Dan speelt ook nog eens mee dat de Turkse overheid graag grip houdt op de diaspora. Nadat de twee PvdA’ers hun beslissing bekendmaakten twitterde ene Mustafa Ünver zijn felicitaties met hun ‘eerlijke en moedige houding’. Ünver is adviseur religieuze zaken op de ambassade van Turkije in Den Haag. Hij is ook voorzitter van ISN (Islamitische Stichting Nederland), de lokale tak van Diyanet, een van de vijf organisaties die Asscher tegen het licht wil houden. Diyanet heeft nauwe banden met Ankara, runt in tal van landen Turkse moskeeën waarvan de imams worden opgeleid en betaald door de Turkse staat.
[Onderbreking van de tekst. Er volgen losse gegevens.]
Source: an optimization exercise on an open RTL-to-GDS flow (aim: small area). Production flows keep margins and buffers that such runs may drop.
At most, simulation tests tie the RTL to the original design; equivalence was not proved.
No functional check of the RTL was part of runs 1 and 2.
The clock port is modelled as an ideal driver; clocking choices that lean on that would not hold on a real chip.
Power figures rest on the tool's default switching activity, not on a simulated workload.

==> flow/run.sh <==
#!/bin/bash
set -euo pipefail
export BUFFER_PORTS_ARGS="-buffer_cell sky130_fd_sc_hd__buf_1"
export CTS_ARGS="-sink_clustering_enable -repair_clock_nets -dont_use_dummy_load -buf_list sky130_fd_sc_hd__clkbuf_4 -sink_clustering_size 8 -sink_clustering_max_diameter 40"
bash standard.sh > flow.log 2>&1
==> standard.sh <==
#!/bin/bash
# synth_recipe.tcl (not shown) runs the flow's synth.tcl, then flattens the netlist and writes it again
# the make line also repeats each setting of config.mk as NAME=value (left out here)
make -C /OpenROAD-flow-scripts/flow DESIGN_CONFIG=/design/flow/config.mk WORK_HOME=/design/flow/orfs CLKGATE_MAP_FILE= SYNTH_SCRIPT=/design/flow/synth_recipe.tcl "${@:-finish}"
==> config.mk <==
export PLATFORM = sky130hd
export DESIGN_NAME = cpu
export DESIGN_NICKNAME = cpu
export VERILOG_FILES = /design/flow/design.v
export SDC_FILE = /design/flow/constraint.sdc
export NUM_CORES = 4
export LEC_CHECK = 0
export CAP_MARGIN = 20
export CORE_MARGIN = 2
export CORE_UTILIZATION = 50
export SLEW_MARGIN = 20
export SYNTH_HIERARCHICAL = 1
export SYNTH_MINIMUM_KEEP_SIZE = 0
==> constraint.sdc <==
create_clock -name core_clock -period 7.0 [get_ports {clk}]
set_input_delay 1.4000 -clock core_clock [delete_from_list [all_inputs] [get_ports {clk}]]
set_output_delay 1.4000 -clock core_clock [all_outputs]
set_load 0.01 [all_outputs]
==> design.v <==
module alu(
    input [17:0] a,
    input [17:0] b,
    input [17:0] m,
    input sub,
    input k_ld, input k_add, input k_and, input k_nand, input k_nor,
    output [17:0] wd,
    output zf,
    output cf
);
    wire [17:0] bx, gn, pn, s;
    wire g0_1;
    wire g_10;
    wire g_12;
    wire g_14;
    wire g_16;
    wire g_18;
    wire g_20;
    wire g_21;
    wire g_23;
    wire g_25;
    wire g_27;
    wire g_28;
    wire g_3;
    wire g_30;
    wire g_32;
    wire g_34;
    wire g_35;
    wire g_36;
    wire g_38;
    wire g_4;
    wire g_40;
    wire g_41;
    wire g_42;
    wire g_43;
    wire g_44;
    wire g_46;
    wire g_47;
    wire g_48;
    wire g_6;
    wire g_8;
    wire i_2;
    wire i_31;
    wire i_33;
    wire i_37;
    wire i_39;
    wire i_45;
    wire p_11;
    wire p_13;
    wire p_15;
    wire p_17;
    wire p_19;
    wire p_22;
    wire p_24;
    wire p_26;
    wire p_29;
    wire p_5;
    wire p_7;
    wire p_9;
    alu_xor2 u0(.a(b[0]), .b(sub), .y(bx[0]));
    alu_nand2 u1(.a(a[0]), .b(bx[0]), .y(gn[0]));
    alu_xnor2 u2(.a(a[0]), .b(bx[0]), .y(pn[0]));
    alu_xor2 u3(.a(b[1]), .b(sub), .y(bx[1]));
    alu_nand2 u4(.a(a[1]), .b(bx[1]), .y(gn[1]));
    alu_xnor2 u5(.a(a[1]), .b(bx[1]), .y(pn[1]));
    alu_xor2 u6(.a(b[2]), .b(sub), .y(bx[2]));
    alu_nand2 u7(.a(a[2]), .b(bx[2]), .y(gn[2]));
    alu_xnor2 u8(.a(a[2]), .b(bx[2]), .y(pn[2]));
    alu_xor2 u9(.a(b[3]), .b(sub), .y(bx[3]));
    alu_nand2 u10(.a(a[3]), .b(bx[3]), .y(gn[3]));
    alu_xnor2 u11(.a(a[3]), .b(bx[3]), .y(pn[3]));
    alu_xor2 u12(.a(b[4]), .b(sub), .y(bx[4]));
    alu_nand2 u13(.a(a[4]), .b(bx[4]), .y(gn[4]));
    alu_xnor2 u14(.a(a[4]), .b(bx[4]), .y(pn[4]));
    alu_xor2 u15(.a(b[5]), .b(sub), .y(bx[5]));
    alu_nand2 u16(.a(a[5]), .b(bx[5]), .y(gn[5]));
    alu_xnor2 u17(.a(a[5]), .b(bx[5]), .y(pn[5]));
    alu_xor2 u18(.a(b[6]), .b(sub), .y(bx[6]));
    alu_nand2 u19(.a(a[6]), .b(bx[6]), .y(gn[6]));
    alu_xnor2 u20(.a(a[6]), .b(bx[6]), .y(pn[6]));
    alu_xor2 u21(.a(b[7]), .b(sub), .y(bx[7]));
    alu_nand2 u22(.a(a[7]), .b(bx[7]), .y(gn[7]));
    alu_xnor2 u23(.a(a[7]), .b(bx[7]), .y(pn[7]));
    alu_xor2 u24(.a(b[8]), .b(sub), .y(bx[8]));
    alu_nand2 u25(.a(a[8]), .b(bx[8]), .y(gn[8]));
    alu_xnor2 u26(.a(a[8]), .b(bx[8]), .y(pn[8]));
    alu_xor2 u27(.a(b[9]), .b(sub), .y(bx[9]));
    alu_nand2 u28(.a(a[9]), .b(bx[9]), .y(gn[9]));
    alu_xnor2 u29(.a(a[9]), .b(bx[9]), .y(pn[9]));
    alu_xor2 u30(.a(b[10]), .b(sub), .y(bx[10]));
    alu_nand2 u31(.a(a[10]), .b(bx[10]), .y(gn[10]));
    alu_xnor2 u32(.a(a[10]), .b(bx[10]), .y(pn[10]));
    alu_xor2 u33(.a(b[11]), .b(sub), .y(bx[11]));
    alu_nand2 u34(.a(a[11]), .b(bx[11]), .y(gn[11]));
    alu_xnor2 u35(.a(a[11]), .b(bx[11]), .y(pn[11]));
    alu_xor2 u36(.a(b[12]), .b(sub), .y(bx[12]));
    alu_nand2 u37(.a(a[12]), .b(bx[12]), .y(gn[12]));
    alu_xnor2 u38(.a(a[12]), .b(bx[12]), .y(pn[12]));
    alu_xor2 u39(.a(b[13]), .b(sub), .y(bx[13]));
    alu_nand2 u40(.a(a[13]), .b(bx[13]), .y(gn[13]));
    alu_xnor2 u41(.a(a[13]), .b(bx[13]), .y(pn[13]));
    alu_xor2 u42(.a(b[14]), .b(sub), .y(bx[14]));
    alu_nand2 u43(.a(a[14]), .b(bx[14]), .y(gn[14]));
    alu_xnor2 u44(.a(a[14]), .b(bx[14]), .y(pn[14]));
    alu_xor2 u45(.a(b[15]), .b(sub), .y(bx[15]));
    alu_nand2 u46(.a(a[15]), .b(bx[15]), .y(gn[15]));
    alu_xnor2 u47(.a(a[15]), .b(bx[15]), .y(pn[15]));
    alu_xor2 u48(.a(b[16]), .b(sub), .y(bx[16]));
    alu_nand2 u49(.a(a[16]), .b(bx[16]), .y(gn[16]));
    alu_xnor2 u50(.a(a[16]), .b(bx[16]), .y(pn[16]));
    alu_xor2 u51(.a(b[17]), .b(sub), .y(bx[17]));
    alu_nand2 u52(.a(a[17]), .b(bx[17]), .y(gn[17]));
    alu_xnor2 u53(.a(a[17]), .b(bx[17]), .y(pn[17]));
    alu_maj3 u54(.a(a[0]), .b(bx[0]), .c(sub), .y(g0_1));
    alu_inv u55(.a(g0_1), .y(i_2));
    alu_o21ai u56(.a1(pn[1]), .a2(i_2), .b1(gn[1]), .y(g_3));
    alu_o21ai u57(.a1(pn[3]), .a2(gn[2]), .b1(gn[3]), .y(g_4));
    alu_nor2 u58(.a(pn[3]), .b(pn[2]), .y(p_5));
    alu_o21ai u59(.a1(pn[5]), .a2(gn[4]), .b1(gn[5]), .y(g_6));
    alu_nor2 u60(.a(pn[5]), .b(pn[4]), .y(p_7));
    alu_o21ai u61(.a1(pn[7]), .a2(gn[6]), .b1(gn[7]), .y(g_8));
    alu_nor2 u62(.a(pn[7]), .b(pn[6]), .y(p_9));
    alu_o21ai u63(.a1(pn[9]), .a2(gn[8]), .b1(gn[9]), .y(g_10));
    alu_nor2 u64(.a(pn[9]), .b(pn[8]), .y(p_11));
    alu_o21ai u65(.a1(pn[11]), .a2(gn[10]), .b1(gn[11]), .y(g_12));
    alu_nor2 u66(.a(pn[11]), .b(pn[10]), .y(p_13));
    alu_o21ai u67(.a1(pn[13]), .a2(gn[12]), .b1(gn[13]), .y(g_14));
    alu_nor2 u68(.a(pn[13]), .b(pn[12]), .y(p_15));
    alu_o21ai u69(.a1(pn[15]), .a2(gn[14]), .b1(gn[15]), .y(g_16));
    alu_nor2 u70(.a(pn[15]), .b(pn[14]), .y(p_17));
    alu_o21ai u71(.a1(pn[17]), .a2(gn[16]), .b1(gn[17]), .y(g_18));
    alu_nor2 u72(.a(pn[17]), .b(pn[16]), .y(p_19));
    alu_a21oi u73(.a1(p_5), .a2(g_3), .b1(g_4), .y(g_20));
    alu_a21oi u74(.a1(p_9), .a2(g_6), .b1(g_8), .y(g_21));
    alu_nand2 u75(.a(p_9), .b(p_7), .y(p_22));
    alu_a21oi u76(.a1(p_13), .a2(g_10), .b1(g_12), .y(g_23));
    alu_nand2 u77(.a(p_13), .b(p_11), .y(p_24));
    alu_a21oi u78(.a1(p_17), .a2(g_14), .b1(g_16), .y(g_25));
    alu_nand2 u79(.a(p_17), .b(p_15), .y(p_26));
    alu_o21ai u80(.a1(p_22), .a2(g_20), .b1(g_21), .y(g_27));
    alu_o21ai u81(.a1(p_26), .a2(g_23), .b1(g_25), .y(g_28));
    alu_nor2 u82(.a(p_26), .b(p_24), .y(p_29));
    alu_a21oi u83(.a1(p_29), .a2(g_27), .b1(g_28), .y(g_30));
    alu_inv u84(.a(g_27), .y(i_31));
    alu_o21ai u85(.a1(p_24), .a2(i_31), .b1(g_23), .y(g_32));
    alu_inv u86(.a(g_20), .y(i_33));
    alu_a21oi u87(.a1(p_7), .a2(i_33), .b1(g_6), .y(g_34));
    alu_a21oi u88(.a1(p_11), .a2(g_27), .b1(g_10), .y(g_35));
    alu_a21oi u89(.a1(p_15), .a2(g_32), .b1(g_14), .y(g_36));
    alu_inv u90(.a(g_30), .y(i_37));
    alu_a21oi u91(.a1(p_19), .a2(i_37), .b1(g_18), .y(g_38));
    alu_inv u92(.a(g_3), .y(i_39));
    alu_o21ai u93(.a1(pn[2]), .a2(i_39), .b1(gn[2]), .y(g_40));
    alu_o21ai u94(.a1(pn[4]), .a2(g_20), .b1(gn[4]), .y(g_41));
    alu_o21ai u95(.a1(pn[6]), .a2(g_34), .b1(gn[6]), .y(g_42));
    alu_o21ai u96(.a1(pn[8]), .a2(i_31), .b1(gn[8]), .y(g_43));
    alu_o21ai u97(.a1(pn[10]), .a2(g_35), .b1(gn[10]), .y(g_44));
    alu_inv u98(.a(g_32), .y(i_45));
    alu_o21ai u99(.a1(pn[12]), .a2(i_45), .b1(gn[12]), .y(g_46));
    alu_o21ai u100(.a1(pn[14]), .a2(g_36), .b1(gn[14]), .y(g_47));
    alu_o21ai u101(.a1(pn[16]), .a2(g_30), .b1(gn[16]), .y(g_48));
    alu_xnor2 u102(.a(pn[0]), .b(sub), .y(s[0]));
    alu_xnor2 u103(.a(pn[1]), .b(g0_1), .y(s[1]));
    alu_xnor2 u104(.a(pn[2]), .b(g_3), .y(s[2]));
    alu_xnor2 u105(.a(pn[3]), .b(g_40), .y(s[3]));
    alu_xor2 u106(.a(pn[4]), .b(g_20), .y(s[4]));
    alu_xnor2 u107(.a(pn[5]), .b(g_41), .y(s[5]));
    alu_xor2 u108(.a(pn[6]), .b(g_34), .y(s[6]));
    alu_xnor2 u109(.a(pn[7]), .b(g_42), .y(s[7]));
    alu_xnor2 u110(.a(pn[8]), .b(g_27), .y(s[8]));
    alu_xnor2 u111(.a(pn[9]), .b(g_43), .y(s[9]));
    alu_xor2 u112(.a(pn[10]), .b(g_35), .y(s[10]));
    alu_xnor2 u113(.a(pn[11]), .b(g_44), .y(s[11]));
    alu_xnor2 u114(.a(pn[12]), .b(g_32), .y(s[12]));
    alu_xnor2 u115(.a(pn[13]), .b(g_46), .y(s[13]));
    alu_xor2 u116(.a(pn[14]), .b(g_36), .y(s[14]));
    alu_xnor2 u117(.a(pn[15]), .b(g_47), .y(s[15]));
    alu_xor2 u118(.a(pn[16]), .b(g_30), .y(s[16]));
    alu_xnor2 u119(.a(pn[17]), .b(g_48), .y(s[17]));
    alu_rbit u120(.s(s[0]), .m(m[0]), .gn(gn[0]), .pn(pn[0]), .k_ld(k_ld), .k_add(k_add), .k_and(k_and), .k_nand(k_nand), .k_nor(k_nor), .y(wd[0]));
    alu_rbit u121(.s(s[1]), .m(m[1]), .gn(gn[1]), .pn(pn[1]), .k_ld(k_ld), .k_add(k_add), .k_and(k_and), .k_nand(k_nand), .k_nor(k_nor), .y(wd[1]));
    alu_rbit u122(.s(s[2]), .m(m[2]), .gn(gn[2]), .pn(pn[2]), .k_ld(k_ld), .k_add(k_add), .k_and(k_and), .k_nand(k_nand), .k_nor(k_nor), .y(wd[2]));
    alu_rbit u123(.s(s[3]), .m(m[3]), .gn(gn[3]), .pn(pn[3]), .k_ld(k_ld), .k_add(k_add), .k_and(k_and), .k_nand(k_nand), .k_nor(k_nor), .y(wd[3]));
    alu_rbit u124(.s(s[4]), .m(m[4]), .gn(gn[4]), .pn(pn[4]), .k_ld(k_ld), .k_add(k_add), .k_and(k_and), .k_nand(k_nand), .k_nor(k_nor), .y(wd[4]));
    alu_rbit u125(.s(s[5]), .m(m[5]), .gn(gn[5]), .pn(pn[5]), .k_ld(k_ld), .k_add(k_add), .k_and(k_and), .k_nand(k_nand), .k_nor(k_nor), .y(wd[5]));
    alu_rbit u126(.s(s[6]), .m(m[6]), .gn(gn[6]), .pn(pn[6]), .k_ld(k_ld), .k_add(k_add), .k_and(k_and), .k_nand(k_nand), .k_nor(k_nor), .y(wd[6]));
    alu_rbit u127(.s(s[7]), .m(m[7]), .gn(gn[7]), .pn(pn[7]), .k_ld(k_ld), .k_add(k_add), .k_and(k_and), .k_nand(k_nand), .k_nor(k_nor), .y(wd[7]));
    alu_rbit u128(.s(s[8]), .m(m[8]), .gn(gn[8]), .pn(pn[8]), .k_ld(k_ld), .k_add(k_add), .k_and(k_and), .k_nand(k_nand), .k_nor(k_nor), .y(wd[8]));
    alu_rbit u129(.s(s[9]), .m(m[9]), .gn(gn[9]), .pn(pn[9]), .k_ld(k_ld), .k_add(k_add), .k_and(k_and), .k_nand(k_nand), .k_nor(k_nor), .y(wd[9]));
    alu_rbit u130(.s(s[10]), .m(m[10]), .gn(gn[10]), .pn(pn[10]), .k_ld(k_ld), .k_add(k_add), .k_and(k_and), .k_nand(k_nand), .k_nor(k_nor), .y(wd[10]));
    alu_rbit u131(.s(s[11]), .m(m[11]), .gn(gn[11]), .pn(pn[11]), .k_ld(k_ld), .k_add(k_add), .k_and(k_and), .k_nand(k_nand), .k_nor(k_nor), .y(wd[11]));
    alu_rbit u132(.s(s[12]), .m(m[12]), .gn(gn[12]), .pn(pn[12]), .k_ld(k_ld), .k_add(k_add), .k_and(k_and), .k_nand(k_nand), .k_nor(k_nor), .y(wd[12]));
    alu_rbit u133(.s(s[13]), .m(m[13]), .gn(gn[13]), .pn(pn[13]), .k_ld(k_ld), .k_add(k_add), .k_and(k_and), .k_nand(k_nand), .k_nor(k_nor), .y(wd[13]));
    alu_rbit u134(.s(s[14]), .m(m[14]), .gn(gn[14]), .pn(pn[14]), .k_ld(k_ld), .k_add(k_add), .k_and(k_and), .k_nand(k_nand), .k_nor(k_nor), .y(wd[14]));
    alu_rbit u135(.s(s[15]), .m(m[15]), .gn(gn[15]), .pn(pn[15]), .k_ld(k_ld), .k_add(k_add), .k_and(k_and), .k_nand(k_nand), .k_nor(k_nor), .y(wd[15]));
    alu_rbit u136(.s(s[16]), .m(m[16]), .gn(gn[16]), .pn(pn[16]), .k_ld(k_ld), .k_add(k_add), .k_and(k_and), .k_nand(k_nand), .k_nor(k_nor), .y(wd[16]));
    alu_rbit u137(.s(s[17]), .m(m[17]), .gn(gn[17]), .pn(pn[17]), .k_ld(k_ld), .k_add(k_add), .k_and(k_and), .k_nand(k_nand), .k_nor(k_nor), .y(wd[17]));
    assign cf = g_38;
    assign zf = ~|pn;
endmodule
module alu_xor2(input a, input b, output y);
    assign y = a ^ b;
endmodule
module alu_xnor2(input a, input b, output y);
    assign y = ~(a ^ b);
endmodule
module alu_nand2(input a, input b, output y);
    assign y = ~(a & b);
endmodule
module alu_nor2(input a, input b, output y);
    assign y = ~(a | b);
endmodule
module alu_inv(input a, output y);
    assign y = ~a;
endmodule
module alu_maj3(input a, input b, input c, output y);
    assign y = (a & b) | (a & c) | (b & c);
endmodule
module alu_o21ai(input a1, input a2, input b1, output y);
    assign y = ~((a1 | a2) & b1);
endmodule
module alu_a21oi(input a1, input a2, input b1, output y);
    assign y = ~((a1 & a2) | b1);
endmodule
module alu_rbit(input s, input m, input gn, input pn,
                input k_ld, input k_add, input k_and, input k_nand, input k_nor,
                output y);
    assign y = (k_ld & m) | (k_add & s) | (k_and & ~gn) | (k_nand & gn) | (k_nor & gn & pn);
endmodule
module control_unit(
    input [3:0] opcode,
    input ZF,
    input CF,
    output reg branch,
    output pc_write
);
    always @(*) begin
        case (opcode)
            4'd11: branch = ZF;
            4'd12: branch = !ZF && !CF;
            4'd13: branch = !ZF && CF;
            4'd14: branch = !CF;
            4'd15: branch = ZF || CF;
            default: branch = 1'b0;
        endcase
    end
    assign pc_write = branch | (opcode == 4'd7);
endmodule
module rf_aoi222(input a0, input b0, input a1, input b1, input a2, input b2, output y);
    assign y = ~((a0 & b0) | (a1 & b1) | (a2 & b2));
endmodule
module rf_aoi22(input a0, input b0, input a1, input b1, output y);
    assign y = ~((a0 & b0) | (a1 & b1));
endmodule
module rf_nand6(input [5:0] g, output y);
    assign y = ~&g;
endmodule
module rf_read_bit(input [15:0] sel, input [15:0] d, input xs, input x, output y);
    wire [5:0] g;
    rf_aoi222 u0(.a0(sel[0]),  .b0(d[0]),  .a1(sel[1]),  .b1(d[1]),  .a2(sel[2]),  .b2(d[2]),  .y(g[0]));
    rf_aoi222 u1(.a0(sel[3]),  .b0(d[3]),  .a1(sel[4]),  .b1(d[4]),  .a2(sel[5]),  .b2(d[5]),  .y(g[1]));
    rf_aoi222 u2(.a0(sel[6]),  .b0(d[6]),  .a1(sel[7]),  .b1(d[7]),  .a2(sel[8]),  .b2(d[8]),  .y(g[2]));
    rf_aoi222 u3(.a0(sel[9]),  .b0(d[9]),  .a1(sel[10]), .b1(d[10]), .a2(sel[11]), .b2(d[11]), .y(g[3]));
    rf_aoi222 u4(.a0(sel[12]), .b0(d[12]), .a1(sel[13]), .b1(d[13]), .a2(sel[14]), .b2(d[14]), .y(g[4]));
    rf_aoi22  u5(.a0(sel[15]), .b0(d[15]), .a1(xs), .b1(x), .y(g[5]));
    rf_nand6  u6(.g(g), .y(y));
endmodule
module register_file(input [15:0] sel, input [287:0] regs, input xs, input [17:0] x, output [17:0] rdata);
    genvar b, i;
    generate
        for (b = 0; b < 18; b = b + 1) begin : bits
            wire [15:0] d;
            for (i = 0; i < 16; i = i + 1) begin : regs_i
                assign d[i] = regs[18*i + b];
            end
            rf_read_bit u(.sel(sel), .d(d), .xs(xs), .x(x[b]), .y(rdata[b]));
        end
    endgenerate
endmodule
module cpu(
    input clk,
    input reset,
    output wire [9:0] imem_addr,
    input wire [17:0] imem_data,
    output wire [9:0] dmem_addr,
    output wire dmem_we,
    output wire [17:0] dmem_wdata,
    input wire [17:0] dmem_rdata,
    output wire [3:0] debug_opcode,
    output wire debug_pc_write,
    output wire debug_branch
);
    reg [9:0] program_counter;
    reg ZF_bit, CF_bit;
    reg [17:0] regs [0:15];
    reg [15:0] valid;
    wire [3:0] opcode = imem_data[17:14];
    wire [3:0] rd  = imem_data[13:10];
    wire [3:0] rs1 = imem_data[9:6];
    wire [3:0] rs2 = imem_data[3:0];
    wire [9:0] addr = imem_data[9:0];
    wire [17:0] simm = {{12{imem_data[5]}}, imem_data[5:0]};
    wire is_st  = opcode == 4'd9;
    wire is_cmp = opcode == 4'd10;
    wire is_ld  = opcode == 4'd8;
    wire reg_write = (opcode != 4'd0) && (opcode[3] == 1'b0 ? opcode != 4'd7 : is_ld);
    wire use_rd = is_cmp | is_st;
    wire use_imm = (opcode == 4'd2) | (opcode == 4'd4);
    wire [15:0] rd_oh  = 16'd1 << rd;
    wire [15:0] rs1_oh = 16'd1 << rs1;
    wire [15:0] rs2_oh = 16'd1 << rs2;
    wire [15:0] oh_a = (use_rd ? rd_oh : rs1_oh) & valid;
    wire [15:0] oh_b = use_imm ? 16'd0 : rs2_oh & valid;
    wire [287:0] regs_flat;
    genvar gi;
    generate
        for (gi = 0; gi < 16; gi = gi + 1) begin : flat
            assign regs_flat[18*gi +: 18] = regs[gi];
        end
    endgenerate
    wire [17:0] rdata_a, opb;
    register_file port_a(.sel(oh_a), .regs(regs_flat), .xs(1'b0), .x(18'd0), .rdata(rdata_a));
    register_file port_b(.sel(oh_b), .regs(regs_flat), .xs(use_imm), .x(simm), .rdata(opb));
    wire [17:0] write_data;
    wire zf_in, cf_in;
    wire k_add = (opcode == 4'd1) | (opcode == 4'd2);
    wire k_and = (opcode == 4'd3) | (opcode == 4'd4);
    wire k_nand = opcode == 4'd5;
    wire k_nor = opcode == 4'd6;
    alu my_alu(.a(rdata_a), .b(opb), .m(dmem_rdata), .sub(is_cmp),
               .k_ld(is_ld), .k_add(k_add), .k_and(k_and), .k_nand(k_nand), .k_nor(k_nor),
               .wd(write_data), .zf(zf_in), .cf(cf_in));
    wire branch, pc_write;
    control_unit cu(.opcode(opcode), .ZF(ZF_bit), .CF(CF_bit), .branch(branch), .pc_write(pc_write));
    always @(posedge clk) begin
        if (reg_write) regs[rd] <= write_data;
    end
    always @(posedge clk or posedge reset) begin
        if (reset) begin
            valid <= 16'd0;
            program_counter <= 10'd1023;
            ZF_bit <= 1'b0;
            CF_bit <= 1'b0;
        end else begin
            if (reg_write) valid[rd] <= 1'b1;
            if (is_cmp) begin
                ZF_bit <= zf_in;
                CF_bit <= cf_in;
            end
            program_counter <= program_counter + (pc_write ? addr : 10'd1);
        end
    end
    assign imem_addr = program_counter;
    assign dmem_addr = addr;
    assign dmem_we = is_st;
    assign dmem_wdata = rdata_a;
    assign debug_opcode = opcode;
    assign debug_pc_write = pc_write;
    assign debug_branch = branch;
endmodule
==> results of run 1 <==
==> kinds of logic after synthesis <==
group                    synth area share, %
AO/OA/AOI/OAI                           20.9
buffers and inverters                   1.63
adder cells (fa/ha/maj)                 1.37
flip-flops                              62.1
other                                 0.0249
multiplexers                           0.216
XOR/XNOR                                3.84
AND/OR/NAND/NOR                         9.90
==> per-module statistics from Yosys (local to each module, per instance), a selection <==
module / cells inside / copies in the design / flip-flops and latches
alu_inv: 1 / 6 / 0
rf_aoi222: 1 / 180 / 0
alu: 6 / 1 / 0
alu_nand2: 1 / 21 / 0
rf_aoi22: 1 / 36 / 0
alu_xor2: 1 / 23 / 0
alu_rbit: 4 / 18 / 0
alu_maj3: 1 / 1 / 0
==> registers in the layout, summed over array words and instances, names as in the netlist <==
| name | cells |
|---|---|
| ZF_bit | 1 |
| CF_bit | 1 |
| regs | 288 |
| valid | 16 |
| program_counter | 10 |
==> stage by stage <==
step	setup WS (ns)	utilization [%]	total power, uW
3_5_place_dp	0.161	55.4	3470
3_3_place_gp	0.294	55.4	3460
2_1_floorplan	0.374	-	3090
4_1_cts	0.870	56.7	4390
5_1_grt	0.437	56.7	4590
6_report	0.604	56.8	4390
==> where the power goes <==
part | leakage [uW] | switching [uW] | internal [uW]
clock network | 0.000239 | 601 | 338
logic | 0.00238 | 733 | 366
registers | 0.00294 | 60.2 | 2290
total | 0.00556 | 1390 | 3000
==> worst min path at each step <==
stage	from	to	cells past startpoint
after detailed placement	valid[2]	valid[2]	1
after CTS	valid[2]	valid[2]	1
after global placement	valid[2]	valid[2]	1
after floorplan	valid[0]	valid[0]	1
after global routing	valid[2]	valid[2]	1
final	valid[2]	valid[2]	1
==> worst max-delay path, delay by kind of cell <==
kind	cells	cell delay, ns
simple gates	6	1.83
compound gates	7	1.83
xor+xnor	3	0.82
buf+inv	3	0.80
==> cell usage in the layout, fill, tap and decap left out, types with 22 or more instances in the layout <==
master / count
edfxtp_1: 288
a222oi_1: 180
buf_1: 82
buf_4: 70
clkbuf_4: 52
a21oi_1: 43
nand3_1: 43
xnor2_1: 42
nor2_1: 41
nand2_1: 39
a22oi_2: 36
conb_1: 36
and4_1: 36
and3_1: 34
xor2_1: 24
o21ai_1: 22
==> layer usage <==
| layer | part of all wire, % | vias up |
|---|---|---|
| li1 | - | 5030 |
| met1 | 39 | 5763 |
| met4 | 3.0 | 0 |
| met5 | 0 | - |
| met2 | 45 | 888 |
| met3 | 13 | 129 |
==> area by class of cell <==
| class | count | area (um^2) | area share [%] |
|---|---|---|---|
| inverters | 16 | 60.1 | 0.357 |
| well taps | 390 | 488 | 2.90 |
| multi-input cells | 728 | 5680 | 33.8 |
| repair buffers | 152 | 833 | 4.95 |
| flip-flops and latches | 316 | 9360 | 55.7 |
| diodes | 2 | 5.00 | 0.0298 |
| clock buffers | 52 | 390 | 2.32 |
In zijn studie Localizing Islam in Europe beschrijft antropoloog Ahmet Yükleyen het probleem met de club: aan de ene kant voldoet de organisatie goed aan de wensen van Europese overheden om extremisme tegen te gaan, aan de andere kant voeden ze gelovigen met Turkse nationalistische gevoelens en loyaliteit aan de Turkse staat.
Vrijheid Het is te hopen dat de stap van de twee Kamerleden leidt tot een gezonde discussie over het probleem. Niet in een sfeer van wantrouwen want dat is nergens voor nodig en werkt alleen maar contraproductief. Het vereist ook dat je mensen de vrijheid biedt zichzelf te zijn, al vullen ze dat in op een andere manier dan je zelf zou doen. Op het gebied van dat laatste kan een deel van de Nederlanders nog wel wat bijscholing gebruiken.
Er is niks mis met van Turkije houden en ook niet met naar Turkse tv kijken. Ik ken mensen die louter Amerikaanse series kijken en graag naar de VS op vakantie gaan. Maar als ze ook alleen maar Engels spreken, alleen Amerikaanse politiek volgen en louter naar McDonald’s gaan dan worden het wel erg mad men. Ze zitten dan opgesloten in een wereld die eigenlijk niet bestaat.